Há uma certa embriaguez civilizacional na obra do Pessoa que, além das outras pessoas saídas de si, consegue disseminar-se por tantos outros artistas, por tantas outras artes. Pessoa nunca foi uma só pessoa, e julgo saber que também nós guardamos no nosso imaginário, outras pessoas.
Biografar uma vida não é mais que apagar outras tantas, por serem irrelevantes ou simplesmente por desconhece-las. Acrescentar vidas é chegar a mais inquietações do poeta. Esculpi-lo é dar-lhe um rosto, um corpo, uma cor, um sentimento, é libertarmo-nos da pessoa, da nossa incapacidade de a guardar. Somos frágeis inabitáveis, temos necessidade de deixar sair do pensamento, da reflexão a matéria, para que respire, ocupe espaço, ganhe casa, humanidade.
Foi o que se revelou no Núcleo Museológico de Rates, no dia 10 de Outubro, com a inauguração da exposição “Fernando Pessoa e seus heterónimos” de Carlos Oliveira, natural de Caldas da Rainha e ao serviço da arte nas últimas quatro décadas.
Aos presentes, o curador, Paulo Sá Machado, no seu discurso agradeceu “ao Carlos Oliveira ter aceitado o convite para esta exposição, que é um encantamento”.

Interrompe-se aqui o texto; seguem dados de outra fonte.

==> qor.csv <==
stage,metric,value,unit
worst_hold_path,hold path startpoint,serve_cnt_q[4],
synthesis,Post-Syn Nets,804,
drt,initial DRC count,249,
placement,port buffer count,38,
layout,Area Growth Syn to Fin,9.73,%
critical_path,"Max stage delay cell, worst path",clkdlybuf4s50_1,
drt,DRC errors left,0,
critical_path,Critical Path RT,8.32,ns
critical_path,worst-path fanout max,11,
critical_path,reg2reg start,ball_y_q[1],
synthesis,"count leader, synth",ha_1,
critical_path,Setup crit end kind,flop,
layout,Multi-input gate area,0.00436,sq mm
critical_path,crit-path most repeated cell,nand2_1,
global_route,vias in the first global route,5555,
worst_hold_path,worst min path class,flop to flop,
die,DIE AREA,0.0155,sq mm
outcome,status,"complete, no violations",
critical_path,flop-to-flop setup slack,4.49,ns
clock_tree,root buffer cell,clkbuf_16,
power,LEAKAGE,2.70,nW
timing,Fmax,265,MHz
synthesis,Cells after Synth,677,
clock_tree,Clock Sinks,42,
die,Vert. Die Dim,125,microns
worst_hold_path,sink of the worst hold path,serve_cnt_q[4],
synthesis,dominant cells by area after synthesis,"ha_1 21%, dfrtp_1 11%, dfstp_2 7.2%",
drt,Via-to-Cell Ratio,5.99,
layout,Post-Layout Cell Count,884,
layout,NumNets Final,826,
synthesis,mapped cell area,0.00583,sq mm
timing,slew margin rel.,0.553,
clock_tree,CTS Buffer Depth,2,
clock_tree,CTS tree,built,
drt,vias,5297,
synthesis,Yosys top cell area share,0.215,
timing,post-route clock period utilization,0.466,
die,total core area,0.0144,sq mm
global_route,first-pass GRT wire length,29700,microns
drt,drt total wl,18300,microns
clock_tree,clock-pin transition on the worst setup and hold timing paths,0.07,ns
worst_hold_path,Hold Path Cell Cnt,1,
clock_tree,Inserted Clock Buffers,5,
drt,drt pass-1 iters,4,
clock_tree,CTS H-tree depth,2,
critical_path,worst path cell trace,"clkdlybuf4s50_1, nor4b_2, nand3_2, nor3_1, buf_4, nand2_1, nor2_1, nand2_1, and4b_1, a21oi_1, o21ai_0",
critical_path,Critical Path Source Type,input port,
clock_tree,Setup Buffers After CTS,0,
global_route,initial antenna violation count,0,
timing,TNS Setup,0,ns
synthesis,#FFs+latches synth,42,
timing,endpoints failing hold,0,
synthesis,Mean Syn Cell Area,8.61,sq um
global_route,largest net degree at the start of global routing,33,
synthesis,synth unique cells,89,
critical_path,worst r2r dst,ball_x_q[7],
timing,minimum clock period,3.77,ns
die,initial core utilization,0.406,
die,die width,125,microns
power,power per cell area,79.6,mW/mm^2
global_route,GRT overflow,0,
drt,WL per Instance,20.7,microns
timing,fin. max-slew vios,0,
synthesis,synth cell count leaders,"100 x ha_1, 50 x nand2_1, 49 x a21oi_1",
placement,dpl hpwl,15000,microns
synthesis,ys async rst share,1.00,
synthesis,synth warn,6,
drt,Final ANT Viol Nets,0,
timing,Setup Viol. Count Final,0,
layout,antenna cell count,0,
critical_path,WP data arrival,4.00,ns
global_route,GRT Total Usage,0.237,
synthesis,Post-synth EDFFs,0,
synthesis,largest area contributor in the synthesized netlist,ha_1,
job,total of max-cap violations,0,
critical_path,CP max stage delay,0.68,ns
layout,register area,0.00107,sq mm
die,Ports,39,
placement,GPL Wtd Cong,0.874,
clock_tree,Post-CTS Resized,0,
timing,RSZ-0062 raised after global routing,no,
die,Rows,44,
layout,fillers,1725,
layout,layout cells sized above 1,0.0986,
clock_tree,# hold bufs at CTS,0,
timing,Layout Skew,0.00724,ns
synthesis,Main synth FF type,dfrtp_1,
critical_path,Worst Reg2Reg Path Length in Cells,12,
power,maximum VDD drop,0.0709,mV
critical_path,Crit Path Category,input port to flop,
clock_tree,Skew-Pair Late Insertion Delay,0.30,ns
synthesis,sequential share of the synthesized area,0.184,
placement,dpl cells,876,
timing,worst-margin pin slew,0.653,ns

Por sua vez, num olhar sobre as obras expostas, Carlos Oliveira explicou os sentidos e razões da criação: “As cores dadas a cada obra estão abertas ao entendimento de cada um”. O que nos foi dado a observar foi a interpretação de um investigador amigo do escultor, “o Ricardo Reis é o vermelho, o Álvaro de Campos o azul, o Alberto Caeiro o verde e o preto é o Pessoa”. Carlos Oliveira revelou não ser um entendido em Pessoa, mas do que “li do Desassossego, criei umas peças que baptizei de ‘Fragmentos’, peças que podem ser vistas de vários ângulos”, tal como Bernardo Soares nos quis inquietar com a sua vida oculta e as suas dúvidas quando interpretou Fernando Pessoa no Desassossego. Porque, “os nossos filhos, as obras, são actos de parir”. Depois, “como artistas precisamos de portas que se abrem e pontes que se criam”, numa alusão ao amigo Paulo Sá Machado. “Estou aqui por gratidão”, confirmou o escultor.

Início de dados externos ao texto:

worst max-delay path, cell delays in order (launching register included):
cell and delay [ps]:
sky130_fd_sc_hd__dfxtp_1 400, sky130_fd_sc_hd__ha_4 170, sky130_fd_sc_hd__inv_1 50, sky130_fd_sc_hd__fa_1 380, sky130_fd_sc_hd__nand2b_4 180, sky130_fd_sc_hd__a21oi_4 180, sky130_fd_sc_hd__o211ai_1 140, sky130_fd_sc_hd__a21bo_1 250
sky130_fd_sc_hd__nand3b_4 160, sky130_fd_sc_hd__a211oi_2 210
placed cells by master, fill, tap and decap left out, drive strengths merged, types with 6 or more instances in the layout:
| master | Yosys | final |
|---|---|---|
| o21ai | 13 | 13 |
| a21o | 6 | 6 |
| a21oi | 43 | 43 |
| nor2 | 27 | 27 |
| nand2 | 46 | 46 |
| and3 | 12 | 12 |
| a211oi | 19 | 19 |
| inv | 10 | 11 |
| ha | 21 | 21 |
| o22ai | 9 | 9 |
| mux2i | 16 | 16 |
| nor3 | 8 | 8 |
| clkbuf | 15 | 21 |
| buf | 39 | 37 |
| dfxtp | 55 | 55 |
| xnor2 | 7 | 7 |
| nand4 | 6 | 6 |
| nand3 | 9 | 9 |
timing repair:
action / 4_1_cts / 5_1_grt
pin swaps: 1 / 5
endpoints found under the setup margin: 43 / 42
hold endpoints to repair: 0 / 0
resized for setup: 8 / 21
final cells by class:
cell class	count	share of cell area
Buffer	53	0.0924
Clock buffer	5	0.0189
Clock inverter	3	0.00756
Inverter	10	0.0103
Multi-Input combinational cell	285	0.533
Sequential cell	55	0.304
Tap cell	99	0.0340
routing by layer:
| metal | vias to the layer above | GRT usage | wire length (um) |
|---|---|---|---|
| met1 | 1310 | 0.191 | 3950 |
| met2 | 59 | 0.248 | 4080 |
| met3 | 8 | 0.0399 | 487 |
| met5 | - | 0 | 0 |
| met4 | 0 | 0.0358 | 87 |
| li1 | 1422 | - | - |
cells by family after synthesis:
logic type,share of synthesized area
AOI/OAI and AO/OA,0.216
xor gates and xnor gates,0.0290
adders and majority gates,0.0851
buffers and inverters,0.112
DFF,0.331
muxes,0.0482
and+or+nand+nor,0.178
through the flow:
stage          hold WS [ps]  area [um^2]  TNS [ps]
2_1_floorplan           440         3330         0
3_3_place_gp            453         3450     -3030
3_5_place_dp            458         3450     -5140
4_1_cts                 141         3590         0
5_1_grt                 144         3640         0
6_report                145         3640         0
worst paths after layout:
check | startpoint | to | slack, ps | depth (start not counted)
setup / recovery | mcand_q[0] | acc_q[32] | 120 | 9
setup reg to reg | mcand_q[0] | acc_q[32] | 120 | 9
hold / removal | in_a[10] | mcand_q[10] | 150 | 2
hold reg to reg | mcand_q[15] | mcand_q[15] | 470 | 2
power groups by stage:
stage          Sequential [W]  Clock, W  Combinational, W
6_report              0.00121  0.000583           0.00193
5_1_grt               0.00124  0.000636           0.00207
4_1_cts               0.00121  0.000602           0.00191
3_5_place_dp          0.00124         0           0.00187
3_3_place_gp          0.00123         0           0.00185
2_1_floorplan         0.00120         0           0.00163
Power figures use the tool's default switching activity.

Para Paulo João, Presidente da Junta de São Pedro de Rates: “Somos uma terra que tem feito um trabalho muito interessante na área cultural, neste e outros espaços, mas nas últimas duas décadas temos tido no Núcleo Museológico de Rates um conjunto de exposições muito interessantes”, e que tem um responsável, Paulo Sá Machado, que merece o “reconhecimento da Junta de Freguesia pelo trabalho exemplar”.
Por último, Luís Diamantino, Vice-Presidente e Vereador da Cultura da Câmara Municipal, referiu em primeiro lugar que “estamos todos gratos pelo trabalho que fez aqui em São Pedro de Rates durante estes anos”, num agradecido elogio a Paulo Sá Machado. Em relação à exposição que se pode visitar até 10 de Novembro, “nem sempre damos valor àquilo que temos, é preciso outros olhos nos reconhecerem esse valor”.